Data plays a critical role in investigations, doesn't it? It can lead to a new way of looking at things and develop other insights. The most unfortunate thing is that the data you are looking for is not usually readily available. You can find it on the Internet, but it may not be in a format that is downloadable. In such a case, you can use the web scraping technique to program and gather the data you need.
There are several scraping approaches and programming languages that can be of help through this process. This article will guide you on how to use the python language to scrap a site. You will gain a lot of insights on the operation of web pages. You will also get to understand how developers structure data on any website.
The best starting point is to download and install the Anaconda Python Distribution on your computing machine. You can also take some tutorials on the basics of this programming language. The best place to set off could be Codecademy especially if you have no idea in this field.
This guide will make use of the Polk Country current listing site for inmates. We will guide you on how to use a Python script to extract a list of inmates and get some data like the city of residence and race for each inmate. The whole script that we will be taking you through is stored and open at GitHub. This is one of the popular online platforms that allow sharing of computer codes. The codes have a long list of commentary that can be of great help to you.
When scraping any site, the first tool to look for is a web browser. Most of the browsers will give users HTML inspection tools that assist in lifting engine-bay hatch and getting to understand the page structure. The way you access each tool varies from one browser to another. However, the mainstay is the 'view page source, and you can get it by right-clicking on the page directly.
As you view the HTML source of the page, it is advisable to neatly list the details of the links to the inmate in table rows. The next step is to write a script that we are going to use to extract this information. The two Python packages that we are going to use in the heavy lifting process are the Beautiful Soup and Requests. Make sure you install them before you begin to run the code.

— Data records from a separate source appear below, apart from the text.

## config.mk

```make
export PLATFORM = sky130hd
export DESIGN_NAME = die_wrapper_boundary_reg_flat
export DESIGN_NICKNAME = d
export VERILOG_FILES = /design/src/rtl/die_wrapper_boundary_reg_if.sv /design/src/rtl/die_wrapper_boundary_reg.sv /design/src/flat_wrapper.sv
export SDC_FILE = /design/constraint.sdc
export NUM_CORES = 1
export LEC_CHECK = 0
export CAP_MARGIN = 30
export CORE_UTILIZATION = 45
export DETAILED_ROUTE_END_ITERATION = 10
export PLACE_DENSITY = 0.83
export SLEW_MARGIN = 0
export SYNTH_ARGS = -nofsm -noshare
export SYNTH_HDL_FRONTEND = slang
export SYNTH_SLANG_ARGS = --single-unit
```

## constraint.sdc

```tcl
create_clock -name TCK -period 2.1 [get_ports TCK]
set_clock_uncertainty 0.05 [all_clocks]
set_input_delay 0.42 -clock TCK [delete_from_list [all_inputs] [get_ports TCK]]
set_output_delay 0.42 -clock TCK [all_outputs]
set_load 0.05 [all_outputs]
```
**config.mk**
```make
export PLATFORM = sky130hd
export DESIGN_NAME = tcu_ctrl_reg_arbiter
export DESIGN_NICKNAME = d
export VERILOG_FILES = /design/src/rtl/tcu_ctrl_reg_arbiter.sv
export SDC_FILE = /design/constraint.sdc
export NUM_CORES = 1
export LEC_CHECK = 0
export ABC_AREA = 1
export BUFFER_PORTS_ARGS = -buffer_cell sky130_fd_sc_hd__buf_2
export CORE_AREA = 8 8 191 193
export CTS_CLUSTER_SIZE = 14
export DETAILED_ROUTE_END_ITERATION = 10
export DIE_AREA = 0 0 199 201
export HOLD_SLACK_MARGIN = 0.02
export REMOVE_ABC_BUFFERS = 1
export SETUP_SLACK_MARGIN = 0.05
export SLEW_MARGIN = 20
export SYNTH_ARGS = -nofsm -noshare
export SYNTH_HDL_FRONTEND = slang
export SYNTH_SLANG_ARGS = --single-unit
export TNS_END_PERCENT = 30
```
**constraint.sdc**
```tcl
create_clock -name clk_i -period 2.1 [get_ports clk_i]
set_clock_uncertainty 0.05 [all_clocks]
set_input_delay 0.105 -clock clk_i [delete_from_list [all_inputs] [get_ports clk_i]]
set_output_delay 0.105 -clock clk_i [all_outputs]
set_load 0.1 [all_outputs]
```
**src/rtl/tcu_ctrl_reg_arbiter.sv**
```systemverilog
// Round-robin arbiter sharing the TCU register-file write port between the tcu_ctrl
// sub-FSMs, with a per-grant lock for multi-write sequences and a lock watchdog.
module tcu_ctrl_reg_arbiter #(
    parameter int NUM_REQ           = 4,
    parameter int REQ_IDX_SIZE      = 2,
    parameter int LOCK_TIMEOUT      = 64,
    parameter int TCU_REG_DATA_SIZE = 32,
    parameter int TCU_REG_ADDR_SIZE = 32
) (
    input  logic                                   clk_i,
    input  logic                                   reset_i,
    input  logic [NUM_REQ-1:0]                     req_en_i,
    input  logic [NUM_REQ-1:0]                     req_lock_i,
    input  logic [NUM_REQ*TCU_REG_DATA_SIZE-1:0]   req_wben_i,
    input  logic [NUM_REQ*TCU_REG_ADDR_SIZE-1:0]   req_addr_i,
    input  logic [NUM_REQ*TCU_REG_DATA_SIZE-1:0]   req_wdata_i,
    output logic [NUM_REQ-1:0]                     req_stall_o,
    output logic                                   reg_en_o,
    output logic [TCU_REG_DATA_SIZE-1:0]           reg_wben_o,
    output logic [TCU_REG_ADDR_SIZE-1:0]           reg_addr_o,
    output logic [TCU_REG_DATA_SIZE-1:0]           reg_wdata_o,
    input  logic                                   reg_stall_i,
    output logic [NUM_REQ-1:0]                     grant_o,
    output logic                                   timeout_o,
    output logic [REQ_IDX_SIZE-1:0]                timeout_idx_o
);

    typedef enum logic {IDLE, GRANT} state_t;

    state_t                  state_q, state_d;
    logic [REQ_IDX_SIZE-1:0] grant_idx_q, grant_idx_d;
    logic [REQ_IDX_SIZE-1:0] ptr_q, ptr_d;
    logic [15:0]             wdog_q, wdog_d;
    logic                    timeout_q, timeout_d;
    logic [REQ_IDX_SIZE-1:0] timeout_idx_q, timeout_idx_d;
    logic                    active;

    // First requester strictly after 'start', wrapping modulo NUM_REQ.
    function automatic logic [REQ_IDX_SIZE-1:0] rr_pick(input logic [NUM_REQ-1:0]     req,
                                                        input logic [REQ_IDX_SIZE-1:0] start);
        logic [REQ_IDX_SIZE-1:0] win;
        logic                    found;
        int                      idx;
        win   = start;
        found = 1'b0;
        for (int i = 1; i <= NUM_REQ; i++) begin
            idx = (int'(start) + i) % NUM_REQ;
            if (!found && req[idx]) begin
                win   = REQ_IDX_SIZE'(idx);
                found = 1'b1;
            end
        end
        return win;
    endfunction

    always_ff @(posedge clk_i) begin
        if (reset_i) begin
            state_q       <= IDLE;
            grant_idx_q   <= '0;
            ptr_q         <= REQ_IDX_SIZE'(NUM_REQ - 1);
            wdog_q        <= '0;
            timeout_q     <= 1'b0;
            timeout_idx_q <= '0;
        end else begin
            state_q       <= state_d;
            grant_idx_q   <= grant_idx_d;
            ptr_q         <= ptr_d;
            wdog_q        <= wdog_d;
            timeout_q     <= timeout_d;
            timeout_idx_q <= timeout_idx_d;
        end
    end

    always_comb begin
        state_d       = state_q;
        grant_idx_d   = grant_idx_q;
        ptr_d         = ptr_q;
        wdog_d        = wdog_q;
        timeout_d     = 1'b0;
        timeout_idx_d = '0;
        case (state_q)
            IDLE: begin
                wdog_d = '0;
                if (|req_en_i) begin
                    grant_idx_d = rr_pick(req_en_i, ptr_q);
                    state_d     = GRANT;
                end
            end
            GRANT: begin
                if (req_en_i[grant_idx_q]) begin
                    wdog_d = '0;
                    // A stalled write keeps the grant even when unlocked.
                    if (!reg_stall_i && !req_lock_i[grant_idx_q]) begin
                        state_d = IDLE;
                        ptr_d   = grant_idx_q;
                    end
                end else if (req_lock_i[grant_idx_q]) begin
                    if (wdog_q == 16'(LOCK_TIMEOUT - 1)) begin
                        state_d       = IDLE;
                        ptr_d         = grant_idx_q;
                        wdog_d        = '0;
                        timeout_d     = 1'b1;
                        timeout_idx_d = grant_idx_q;
                    end else begin
                        wdog_d = wdog_q + 16'd1;
                    end
                end else begin
                    state_d = IDLE;
                    ptr_d   = grant_idx_q;
                    wdog_d  = '0;
                end
            end
            default: state_d = IDLE;
        endcase
    end

    // Reset masks the port combinationally so a grant held at reset issues no write.
    assign active = (state_q == GRANT) && !reset_i;

    always_comb begin
        req_stall_o = req_en_i;
        reg_en_o    = 1'b0;
        reg_wben_o  = '0;
        reg_addr_o  = '0;
        reg_wdata_o = '0;
        grant_o     = '0;
        if (active) begin
            reg_en_o                 = req_en_i[grant_idx_q];
            reg_wben_o               = req_wben_i[grant_idx_q*TCU_REG_DATA_SIZE +: TCU_REG_DATA_SIZE];
            reg_addr_o               = req_addr_i[grant_idx_q*TCU_REG_ADDR_SIZE +: TCU_REG_ADDR_SIZE];
            reg_wdata_o              = req_wdata_i[grant_idx_q*TCU_REG_DATA_SIZE +: TCU_REG_DATA_SIZE];
            req_stall_o[grant_idx_q] = reg_stall_i;
            grant_o[grant_idx_q]     = 1'b1;
        end
    end

    assign timeout_o     = timeout_q;
    assign timeout_idx_o = timeout_idx_q;

endmodule

```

The web scraping script will do three things. These include loading the listing pages and extraction of links to the details pages, loading each detail page and extracting data, and printing the extracted data depending on how it is filtered like the city of residence and race. Once you understand this, the next step is to begin the coding process by using the Beautiful Soup and Requests.
Firstly, logically load the inmate listing page using the requests.get URL and then use the beautiful soup to purse it. After that, we extract the link to the details pages by looping through each row. After parsing the inmate details, the next step is to extract the sex, age, race, booking time, and name values to the dictionary. Each inmate will get his dictionary, and all the dictionaries will get appended to the inmate's list. Finally, loop over the race and city values before you finally print out your list.